This is a problem that was solved for the interview at xcaliber. The task was to perform semantic segmentation to detect cracks on the pavement. The dataset used to train the model is available at link.

  1. In order to train a model from scratch, download the dataset and store in the filesystem and create a Anaconda Environment(install Anaconda3 if it is not installed on your system). The python version used for the project is 3.6

    $ conda create -n <env-name> --file requirements.txt
    
  2. Activate the virtual environment

    $ source activate <env-name>
    
  3. Run the train.py file

    $ python train.py --basepath <path to the dataset> --pretrained 0 --optimizer rms --lr 1e-3 --savedir <path where the model is to be saved> --epoch 10
    

    where the basepath is the path to dataset, pretrained is flag indicating whether to load a model to continue training(if it is set to 1 a "modelfile" parameter is used to give the path to the partially trained model), lr is the learning rate, savedir is the directory where the model is to be saved, epoch are the number of epochs to train the model for, optimizer is the optimizer to be used to train the model(rms/sgd). The decrease in the training loss and the validation loss is logged in the "batch.log" file created during training.
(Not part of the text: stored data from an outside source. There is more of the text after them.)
This is an optimization exercise on Yosys and OpenROAD, whose aim is small area, a short achievable clock period and few clock cycles per item, not a production implementation. Function was checked by simulation only, so behaviour that the tests miss may differ from the original. Power figures rest on the tool's default switching activity, not on a simulated workload.

--- config.mk ---
export PLATFORM = sky130hd
export DESIGN_NAME = RSA_TOP
export DESIGN_NICKNAME = RSA_TOP
export VERILOG_FILES = /design/flow/design.v
export SDC_FILE = /design/flow/constraint.sdc
export NUM_CORES = 4
export LEC_CHECK = 0
export CAP_MARGIN = 20
export CORE_MARGIN = 2
export CORE_UTILIZATION = 40
export SLEW_MARGIN = 20
--- run.sh ---
#!/bin/bash
# synth_recipe.tcl (not shown) runs the flow's synth.tcl, then flattens the netlist and writes it again
# the make line also repeats each setting of config.mk as NAME=value (left out here)
make -C /OpenROAD-flow-scripts/flow DESIGN_CONFIG=/design/flow/config.mk WORK_HOME=/design/flow/orfs CLKGATE_MAP_FILE= SYNTH_SCRIPT=/design/flow/synth_recipe.tcl finish
--- design.v ---
module RSA_IP #(parameter WIDTH = 3) (
    IN_P, IN_Q, IN_E,
    OUT_N, OUT_D
);
input  [WIDTH-1:0]   IN_P, IN_Q;
input  [WIDTH*2-1:0] IN_E;
output [WIDTH*2-1:0] OUT_N;
output signed[WIDTH*2-1:0] OUT_D;
wire signed[WIDTH*2-1:0]   x[0:WIDTH*2-2];
wire signed[WIDTH*2-1:0]   y[0:WIDTH*2-2];
wire [WIDTH*2-1:0]   a[0:WIDTH*2-2];
wire [WIDTH*2-1:0]   b[0:WIDTH*2-2];
wire [WIDTH*2-1:0] phi;
assign phi = (IN_P-1)* (IN_Q-1);
assign OUT_N = IN_P* IN_Q;
wire [WIDTH*2-1:0] tmp_result[0:WIDTH*2-1];
genvar i;
generate
assign OUT_D = (y[0][WIDTH*2-1])? y[0] + phi: y[0] ;
for ( i=0; i<WIDTH*2-1; i=i+1) begin: loop_l
    if(i==0)begin
        assign a[i] = IN_E;
        assign b[i] = phi % IN_E;
        assign x[i] = y[1];
        assign y[i] = x[1] - (phi/IN_E)*y[1];
    end
    else begin
        assign a[i] = b[i-1];
        assign b[i] = a[i-1] % b[i-1];
        assign x[i] = (b[i-1]==1)? 'd0 : y[i+1];
        assign y[i] = (b[i-1]==1)? 'd1 : x[i+1] - (a[i-1]/b[i-1])*y[i+1];
    end    
end
endgenerate
endmodule
module RSA_TOP (
    clk, rst_n, in_valid,
    in_p, in_q, in_e, in_c,
    out_valid, out_m
);
input clk, rst_n, in_valid;
input [3:0] in_p, in_q;
input [7:0] in_e, in_c;
output reg out_valid;
output reg [7:0] out_m;
parameter IDLE = 2'b00;
parameter LOAD = 2'b01;
parameter CAL  = 2'b11;
parameter OUT  = 2'b10;
integer i;
reg [1:0] current_state, next_state;
wire [7:0] out_n, out_d;
reg [3:0] in_q_reg;
reg [3:0] in_p_reg;
reg [7:0] in_e_reg;
reg ld_flag;
wire out_flag;
reg [7:0] private_key;
reg [15:0] res;
reg [15:0] base;
reg [7:0] exp;
reg [7:0] mod;
reg [7:0] message [0:7];
reg [2:0] counter;
RSA_IP #(4) I_RSA_IP ( .IN_P(in_p_reg), .IN_Q(in_q_reg), .IN_E(in_e_reg), .OUT_N(out_n), .OUT_D(out_d) );
assign out_flag = (counter == 'd7 && ld_flag)?1:0;
always @(posedge clk or negedge rst_n)begin
	if(!rst_n) res <= 'd1;
	else if(ld_flag) res <= 'd1;
	else if(exp[0] == 1'b1) res <= (res * base) % mod;
end
always @(posedge clk or negedge rst_n)begin
	if(!rst_n) exp <= 8'b0;
	else if(in_valid) exp <= 8'b0;
	else if(ld_flag) exp <= private_key;
	else exp <= exp >> 1;
end
always @(posedge clk or negedge rst_n)begin
	if(!rst_n) base <= 'd0;
	else if(ld_flag) begin
		case(counter)
		0: base <= message[1];
		1: base <= message[2];
		2: base <= message[3];
		3: base <= message[4];
		4: base <= message[5];
		5: base <= message[6];
		6: base <= message[7];
		7: base <= message[0];
		endcase
	end 
	else base <= (base * base) % mod;
end
always @(*)begin
	if(!rst_n) ld_flag = 0;
	else if(exp == 8'b0) ld_flag = 1;
	else ld_flag = 0;
end
always @(posedge clk) begin
	if(in_valid && counter == 0)begin
		in_q_reg <= in_q;
		in_p_reg <= in_p;
		in_e_reg <= in_e;	
	end			
end
always @(posedge clk) begin
	if(in_valid && counter == 1)
		mod <= out_n;			
end
always @(posedge clk) begin
	if(in_valid && counter == 1)
		private_key <= out_d;			
end
always @(posedge clk or negedge rst_n) begin
	if (!rst_n) counter <= 0;
	else if(in_valid)
		counter <= (counter==7)?counter: counter + 1;			
	else if(current_state[0] && ld_flag)
		counter <= counter + 1;
	else if(current_state == OUT)
		counter <= counter + 1;
	else if(current_state == IDLE)
		counter <= 0;
end
always @(posedge clk or negedge rst_n)begin
	if(!rst_n)begin
		for(i=0; i<8; i=i+1) message[i] <= 'd0;
	end 
	else if(in_valid) begin
		message[counter] <= in_c;
	end
	else if(current_state==CAL && ld_flag)begin
		message[counter] <= res;
	end
end
always @(posedge clk or negedge rst_n) begin
    if (!rst_n) current_state <= IDLE;
    else        current_state <= next_state;
end 
always @(*) begin
    if (!rst_n) next_state = IDLE;
    else begin
        case (current_state)
        IDLE : next_state = (in_valid)? LOAD: IDLE;
        LOAD : next_state = (!in_valid)? CAL: LOAD;
        CAL  : next_state = (out_flag)? OUT: CAL;
		OUT  : next_state = (counter == 'd7)? IDLE: OUT;
        default: next_state = IDLE;
        endcase
    end
end
always@(posedge clk or negedge rst_n) begin
	if(!rst_n) begin
		out_valid   <= 'd0 ;
        out_m <= 'd0;
	end
	else if(current_state == OUT) begin 
		out_valid   <= 'd1 ;
        out_m <= message[counter];
	end 
	else begin
		out_valid   <= 'd0 ;
        out_m <= 'd0;
	end
end
endmodule
--- constraint.sdc ---
create_clock -name core_clock -period 160.0 [get_ports {clk}]
set_input_delay 32.0000 -clock core_clock [delete_from_list [all_inputs] [get_ports {clk}]]
set_output_delay 32.0000 -clock core_clock [all_outputs]
set_load 0.01 [all_outputs]
==> results.txt <==
## cell families after synthesis
logic type / count (synthesis)
simple gates: 7281
compound gates: 5277
fa+ha+maj: 2004
buf+inv: 1285
xor+xnor: 1076
mux: 576
flops: 150
other cells: 1
## cell type report
class | instances | area (sq um) | area share [%]
tap | 4140 | 5180 | 3.78
timing repair inverter | 1 | 3.75 | 0.00274
antenna | 1 | 2.50 | 0.00183
timing repair buffer | 768 | 5910 | 4.31
inverter | 813 | 3080 | 2.25
clock inverter | 12 | 143 | 0.104
sequential | 150 | 3920 | 2.86
multi-input combinational | 16300 | 118000 | 86.4
clock buffer | 20 | 458 | 0.334
## timing repair
item,4_1_cts,5_1_grt
pin swaps,6,126
cloned,1,9
gates resized for setup,30,382
endpoints found under the setup margin,8,8
setup buffers,8,182
## cell usage in the layout (no fill, tap or decap), types with 152 or more instances in the layout
cell type | netlist | routed
nand3_1 | 429 | 418
nand2b_1 | 255 | 253
nor2b_1 | 224 | 215
xnor2_1 | 694 | 689
ha_1 | 1741 | 1728
buf_4 | 30 | 726
inv_1 | 789 | 778
mux2_2 | 360 | 359
xor2_1 | 377 | 376
a21oi_1 | 1036 | 968
a211oi_1 | 160 | 152
o21a_1 | 965 | 964
and3_1 | 189 | 185
fa_1 | 251 | 247
o21ai_0 | 766 | 719
nand2_1 | 1566 | 1560
mux2i_1 | 204 | 199
or3_1 | 191 | 188
nor2_1 | 1810 | 1757
nand4_1 | 230 | 230
and2_1 | 313 | 303
a21o_1 | 335 | 334
a31oi_1 | 171 | 161
or2_2 | 196 | 196
o31ai_1 | 473 | 462
nor3_1 | 1198 | 1186
## layer usage
metal	track usage (%)	wire, microns	up-vias
met5	0	31	-
met1	33.6	193000	62700
met3	1.27	17000	545
met4	5.35	9970	4
li1	-	-	67000
met2	41.9	188000	3075
## stage by stage
step	cell area, sq um	instances	setup TNS, ns	setup slack (ns)	hold WS [ns]
2_1_floorplan	125000	17700	0	0.101	0.456
3_3_place_gp	133000	22000	-15.56	-2.05	0.470
3_5_place_dp	133000	22000	-31.20	-4.01	0.473
4_1_cts	134000	22000	0	0.0941	0.489
5_1_grt	137000	22200	-5.77	-0.835	0.519
6_report	137000	22200	0	8.49	0.487
==> impl_results.md <==
* Share of layout cells above drive strength 1 at 10.9%
* Drt total wl at around 410000 microns
* Top-count cell post-synth: nor2_1
* Netlist cell types at approximately 170
* Post-route ant nets at 0
* Cell Pwr Density at around 13000 mW/mm^2
* Core Util, Final at approximately 44%
* Die ar. at approximately 0.32 sq mm
* Final nets at ~20000
* Final setup vio count at 0
* Worst Min Path Start: private_key[6]
* Fin crit period at ~150 ns
* Synth top area share at between 10% and 20%
* CP Capture Point: private_key[5]
* Remaining Overflow, GRT at 0
* Avg WL per Cell at ~18 microns
* CP most frequent cell: o21a_1
* Sequential share of the synthesized area at approximately 3.1%
* Internal Pwr Total at between 700 and 800 mW
* Die W at around 560 microns
* Async SR Flop Fraction at slightly below 80%
* Outcome: timing/DRC/antenna clean
* Clock Latency Late Sink at between 0.4 and 0.5 ns
* Sink Count at 150
* Final Power at 1840 mW
* Xor/xnor share of the synthesized area at 7.61%
* Slowest stage delay, CP at 0.64 ns
* IO Port Bufs at 35
* Vias in the first global route at approximately 120k
* Post-synth top cells: nor2_1, ha_1, nand2_1, nor3_1, a21oi_1
* Sw Ratio at roughly three fifths
* First-pass GRT wire length at about 660000 microns
* Area contributors post-synth: ha_1, o21a_1, nor2_1
* GPL Wtd Cong at 0.995
* Synth Warn # at 3
* Top reg by flops: message
* Initial DRC Count at about 9300
* Worst-path fanout max at 13
* Req. time, crit path at roughly 160 ns
* Crit path launch: in_q_reg[0]
* Chip height at ~560 microns
* Root Driver: clkbuf_16
* Max cap viols at 0
* Main synth FF type: dfrtp_1
* Setup crit end kind: flop
* Clock skew at a little under 0.008 ns
* Maximum vdd drop at about 8.0 mV
* Clk pwr at just over 0.04 mW
* Worst Max-Slew Pin Slew at about 1.3 ns
* Max FFs per register at 64
* Core ar. at 0.311 sq mm
* Multiplexer share of the synthesized area at under 10%
* Largest net degree at the start of global routing at 51
* Post-synth EDFFs at 32
* CP Class: flop to flop
* Final Max Slew Viols at 0
* DRC violation count after routing at 0
* Synthesized-area fraction occupied by and/or/nand/nor cells at 29.3%
* Post-synthesis compound-gate area fraction at approximately 29%
* Worst path arrival time at around 150 ns
* Max clock buf depth at 2
* Cts hold-fix bufs at 0
* # fillers at approximately 32000
* H-tree depth at 4
* Syn_area_per_cell at 7.07 sq um
* Comb power frac at ~100%
* RR Endpoint: private_key[5]
* Period utilization at between 90% and 100%
* Critical Path Start Type: flop
* Seq power at just over 1 mW
* Via count of the routed design at 133000
* Adder-cell area share of the yosys netlist at 21.6%
* Part of the power in registers at less than 1%
* Cell leakage power at 57.9 nW
* DR vias/cell at between 5 and 6
* Worst Reg-to-Reg Cells at 792
* CP max stage cell: or4b_2
* Clk slew on worst S/H paths at roughly 0.070 ns
* Logic power comb at roughly 1800 mW
* Top pwr grp: combinational logic
* Flops & latches, synth at 150
* Sw power at 1080 mW
* Inserted Clock Buffers at 17
* Rows at approximately 210
* DRT Pass-1 Iters at 8
* Initial antenna violation count at 6
* Mapped Area at 0.125 sq mm
* Origin of the critical flop-to-flop path: in_q_reg[0]
* Biggest regs: message x64, res x16, base x15
* Post-synth top area cell: ha_1
* Setup slack, reg-to-reg at about 8.5 ns
* Initial Utilization at between 40% and 50%
* WP depth at about 910
* Slew HR at 11.9%
* Dpl hpwl at approximately 330000 microns
* Synthesis-to-finish area growth at 9.76%
* CP top delay family: compound AO/OA/AOI/OAI gates
* Total GRT Usage at 24.5%
* Num ports at 36
* Post-Synthesis Cells at about 18000
* WHS Endpoint: exp[6]
* CTS tree: built
* Achievable Freq at around 0.0066 GHz
* Clk pwr share at 0%
* Hold path cells at 2
* Fin. Hold Viols at 0
* Combinational family with the most area after synthesis: compound AO/OA/AOI/OAI gates
* Hold crit path type: flop to flop
* WP buf/inv at slightly above 80
Testbench counts, summed over its fixed seeds: cycles 27,528, items 480.

[static timing again, ports no longer ideal]
The flow's constraints put no driver on any port. The routed layout listed below was extracted and timed again, unchanged, in two steps.
Step 1: set_driving_cell puts a clkbuf_16 on clk and a buf_2 on each other input, an assumption about the parent block.
Step 2 also shifts input and output timing later by t, the mid clock arrival at the registers, as if the neighbouring blocks saw the same clock.
Three values: ideal ports, drivers, drivers and shift; two values: the first two.
shift t [ns]: 0.482
slack for setup (ns): 8.494 / 8.494 / 8.494
worst data-port slew with drivers (ns): 0.06
After both steps setup and hold are still met in this run. For this run, drivers alone change the setup slack by 0.000 ns; drivers and shift together by 0.000 ns.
  4. After the model is trained you can evaluate the model using the evaluate.py which measures the average precision, recall and F1 score.

    $ python evaluate.py --basepath <path to the dataset> --modelfile <path to the trained model> --saveprediction <path where the outputs are to be saved>
    
  5. You can also perform a data augmentation before training the model.

    $ python data_augmentation.py --basepath <path to the dataset>
    
  6. Alternatively you can also train the model with batch normalization layers.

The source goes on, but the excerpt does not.